A Liquidity Trap is . . .?

Doug Henwood dhenwood at panix.com
Wed Sep 30 11:29:47 PDT 1998



>I get the impression I joined the list just after there was a discussion
>on this topic. Is there a URL someone can send me to so I can find out
>what it means? Or email on the subject someone can send me off-line?
>Thanks a bunch.

A liquidity trap is when lowering interest rates fails to stimulate the economy. Japan is in one. To a hardcore (post-)Keynesian, the reason is fear - no one with money wants to part with it, regardless how low the return on cash-equivalents is. Paul Krugman has a piece on his website <http://web.mit.edu/krugman/www/japtrap.html> (Japtrap, cute, eh?) that applies the analysis to Japan, an recommends inflation as the cure (four grafs from it follow).

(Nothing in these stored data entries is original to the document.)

File: src/hw/rtl/dtoi_core.sv
`timescale 1ns / 1ps

module dtoi_core
    import dtoi_pkg::*;
(
    input  logic               clk,
    input  logic               rst_n,
    input  logic               step,
    input  logic [7:0]         ch,
    input  cfg_t               cfg,
    output logic signed [31:0] res_value,
    output logic [1:0]         res_status
);

    phase_t      phase_reg, phase_next;
    logic        any_reg, any_next;
    logic        neg_reg, neg_next;
    logic [31:0] mag_reg, mag_next;
    logic        ovf_reg, ovf_next;
    logic        junk_reg, junk_next;

    // Accumulator candidate: mag * 10 + digit
    logic [35:0] acc_sum;
    logic        take_digit;

    assign acc_sum = {1'b0, mag_reg, 3'b000} + {3'b000, mag_reg, 1'b0}
                     + {32'd0, ch[3:0] - CH_ZERO[3:0]};

    // Next phase
    always_comb
    begin
        phase_next = phase_reg;
        if (ch == CH_NUL)
        begin
            phase_next = PH_LEAD;
        end
        else
        begin
            case (phase_reg)
                PH_LEAD:
                begin
                    if (is_blank(ch))
                        phase_next = PH_LEAD;
                    else if (ch == CH_PLUS || ch == CH_MINUS)
                        phase_next = PH_SIGN;
                    else if (is_digit(ch))
                        phase_next = PH_DIGITS;
                    else
                        phase_next = PH_NODIG;
                end
                PH_SIGN:
                begin
                    phase_next = is_digit(ch) ? PH_DIGITS : PH_NODIG;
                end
                PH_DIGITS:
                begin
                    if (is_digit(ch))
                        phase_next = PH_DIGITS;
                    else if (ch == cfg.terminator_char)
                        phase_next = PH_IGNORE;
                    else if (is_blank(ch))
                        phase_next = PH_TRAIL;
                    else
                        phase_next = PH_IGNORE;
                end
                PH_TRAIL:
                begin
                    if (ch == cfg.terminator_char || !is_blank(ch))
                        phase_next = PH_IGNORE;
                end
                default:
                begin
                    phase_next = phase_reg;
                end
            endcase
        end
    end

    // Datapath updates that follow the phase
    always_comb
    begin
        any_next   = any_reg;
        neg_next   = neg_reg;
        mag_next   = mag_reg;
        ovf_next   = ovf_reg;
        junk_next  = junk_reg;
        take_digit = 1'b0;
        if (ch == CH_NUL)
        begin
            any_next  = 1'b0;
            neg_next  = 1'b0;
            mag_next  = '0;
            ovf_next  = 1'b0;
            junk_next = 1'b0;
        end
        else
        begin
            any_next = 1'b1;
            case (phase_reg)
                PH_LEAD:
                begin
                    if (!is_blank(ch) && (ch == CH_PLUS || ch == CH_MINUS))
                        neg_next = (ch == CH_MINUS);
                    else if (is_digit(ch))
                        take_digit = 1'b1;
                end
                PH_SIGN, PH_DIGITS:
                begin
                    take_digit = is_digit(ch);
                    if (phase_reg == PH_DIGITS && !is_digit(ch)
                        && ch != cfg.terminator_char && !is_blank(ch))
                        junk_next = 1'b1;
                end
                PH_TRAIL:
                begin
                    if (ch != cfg.terminator_char && !is_blank(ch))
                        junk_next = 1'b1;
                end
                default:
                begin
                    take_digit = 1'b0;
                end
            endcase
            // Sticky overflow: stop accumulating past 2^31
            if (take_digit && !ovf_reg)
            begin
                if (acc_sum > MAG_CAP)
                    ovf_next = 1'b1;
                else
                    mag_next = acc_sum[31:0];
            end
        end
    end

    // Parse state registers
    always_ff @(posedge clk or negedge rst_n)
    begin
        if (!rst_n)
        begin
            phase_reg <= PH_LEAD;
            any_reg   <= 1'b0;
            neg_reg   <= 1'b0;
            mag_reg   <= '0;
            ovf_reg   <= 1'b0;
            junk_reg  <= 1'b0;
        end
        else if (step)
        begin
            phase_reg <= phase_next;
            any_reg   <= any_next;
            neg_reg   <= neg_next;
            mag_reg   <= mag_next;
            ovf_reg   <= ovf_next;
            junk_reg  <= junk_next;
        end
    end

    // End-of-string result from the current state
    logic        have_digits;
    logic        size_ok;
    logic [32:0] limit;

    always_comb
    begin
        have_digits = (phase_reg inside {PH_DIGITS, PH_TRAIL, PH_IGNORE});
        size_ok     = 1'b1;
        case (cfg.result_bytes)
            4'd1:    limit = 33'd128;
            4'd2:    limit = 33'd32768;
            4'd4:    limit = 33'h0_8000_0000;
            default:
            begin
                limit   = 33'h0_8000_0000;
                size_ok = 1'b0;
            end
        endcase
        if (!neg_reg)
            limit = limit - 33'd1;

        res_value = '0;
        if (!any_reg || !have_digits)
            res_status = STATUS_SYNTAX;
        else if (!size_ok)
            res_status = STATUS_UNSUPPORTED;
        else if (ovf_reg || ({1'b0, mag_reg} > limit))
            res_status = STATUS_RANGE;
        else if (junk_reg)
            res_status = STATUS_SYNTAX;
        else
        begin
            res_status = STATUS_OK;
            res_value  = neg_reg ? -$signed(mag_reg) : $signed(mag_reg);
        end
    end

endmodule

Krugman's talk of the natural interest rate and balancing saving & investment would make a post-Keynesian scream, but what the hell?

Doug

----

Krugman:


>Economists of a certain age - basically my age and up - do have a
>theoretical framework of sorts for analyzing the situation: Japan is in
>the dreaded "liquidity trap", in which monetary policy becomes
>ineffective because you can't push interest rates below zero. The
>celebrated paper by Hicks (1937) that introduced the IS-LM model also
>showed, in the context of that model, how monetary policy might become
>ineffective under depression conditions. And for a long time
>macroeconomists kept the liquidity trap in mind as an important
>theoretical possibility, if not something one was likely to encounter in
>practice. But the IS-LM model, while it continues to be the workhorse of
>practical policy analysis in macroeconomics, has increasingly been
>treated by the profession as a sort of embarrassing relative, not fit to
>be seen in polite intellectual company. After all, even aside from the
>dependence of IS-LM analysis on the ad hoc assumption of price
>inflexibility, that analysis is at best a very rough attempt to squeeze
>fundamentally intertemporal issues like saving and investment into a
>static framework (a point which, incidentally, Hicks noted right at the
>beginning). As a result, IS-LM has been hidden away in the back pages of
>macroeconomic textbooks, given as little space as possible; and curiosa
>like the liquidity trap have been all but forgotten.


>But here we are with
>what surely looks a lot like a liquidity trap in the world's
>second-largest economy. How could that have happened? What does it say
>about policy? For in a way the criticisms of IS-LM are right: it is too
>ad hoc, too close to assuming its conclusions to give us the kind of
>guidance we want. Indeed, many economists probably have doubts about
>whether anything like a liquidity trap is actually possible in a model
>with better microfoundations.


>The purpose of this paper is to show that
>the liquidity trap is a real issue - that in a model that dots its
>microeconomic i's and crosses its intertemporal t's something that is
>very much like the Hicksian liquidity trap can indeed arise. Moreover,
>the conditions under which that trap emerges correspond, in at least a
>rough way, to some features of the real Japanese economy. To preview the
>conclusions briefly: in a country with poor long-run growth prospects -
>for example, because of unfavorable demographic trends - the short-term
>real interest rate that would be needed to match saving and investment
>may well be negative; since nominal interest rates cannot be negative,
>the country therefore "needs" expected inflation. If prices were
>perfectly flexible, the economy would get the inflation it needs,
>regardless of monetary policy - if necessary by deflating now so that
>prices can rise in the future. But if current prices are not downwardly
>flexible, and the public expects price stability in the long run, the
>economy cannot get the expected inflation it needs; and in that
>situation the economy finds itself in a slump against which short-run
>monetary expansion, no matter how large, is ineffective.


>If this stylized
>analysis bears any resemblance to the real problem facing Japan, the
>policy implications are radical. Structural reforms that raise the
>long-run growth rate (or relax non-price credit constraints) might
>alleviate the problem; so might deficit-financed government spending.
>But the simplest way out of the slump is to give the economy the
>inflationary expectations it needs. This means that the central bank
>must make a credible commitment to engage in what would in other
>contexts be regarded as irresponsible monetary policy - that is,
>convince the private sector that it will not reverse its current
>monetary expansion when prices begin to rise!